** Dataset entries follows **

File: config.mk
export PLATFORM = sky130hd
export DESIGN_NAME = snake_position_store
export DESIGN_NICKNAME = d
export VERILOG_FILES = /design/src/rtl/snake_position_store.sv
export SDC_FILE = /design/constraint.sdc
export NUM_CORES = 1
export LEC_CHECK = 0
export CAP_MARGIN = 20
export CORE_MARGIN = 2
export CORE_UTILIZATION = 45
export CTS_BUF_LIST = sky130_fd_sc_hd__clkbuf_4 sky130_fd_sc_hd__clkbuf_8 sky130_fd_sc_hd__clkbuf_16
export CTS_CLUSTER_SIZE = 28
export DETAILED_ROUTE_END_ITERATION = 8
export DONT_BUFFER_PORTS = 1
export GPL_TIMING_DRIVEN = 1
export PLACE_DENSITY_LB_ADDON = 0.1
export REMOVE_ABC_BUFFERS = 1
export SLEW_MARGIN = 20
export SYNTH_ARGS = -nofsm -noshare
export SYNTH_HDL_FRONTEND = slang
export SYNTH_SLANG_ARGS = --single-unit
File: constraint.sdc
create_clock -name clock_25 -period 9.35 [get_ports clock_25]
set_clock_uncertainty 0.1 [all_clocks]
set_input_delay 2.3375 -clock clock_25 [delete_from_list [all_inputs] [get_ports clock_25]]
set_output_delay 2.3375 -clock clock_25 [all_outputs]
set_load 0.02 [all_outputs]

** End of Dataset entries **

### What is needed
Where the line holding "export PLATFORM = sky130hd" appears in the listing above, start reproducing exactly, and end with the line holding "export CTS_BUF_LIST = sky130_fd_sc_hd__clkbuf_4".

### The completed task
export PLATFORM = sky130hd
export DESIGN_NAME = snake_position_store
export DESIGN_NICKNAME = d
export VERILOG_FILES = /design/src/rtl/snake_position_store.sv
export SDC_FILE = /design/constraint.sdc
export NUM_CORES = 1
export LEC_CHECK = 0
export CAP_MARGIN = 20
export CORE_MARGIN = 2
export CORE_UTILIZATION = 45
export CTS_BUF_LIST = sky130_fd_sc_hd__clkbuf_4 sky130_fd_sc_hd__clkbuf_8 sky130_fd_sc_hd__clkbuf_16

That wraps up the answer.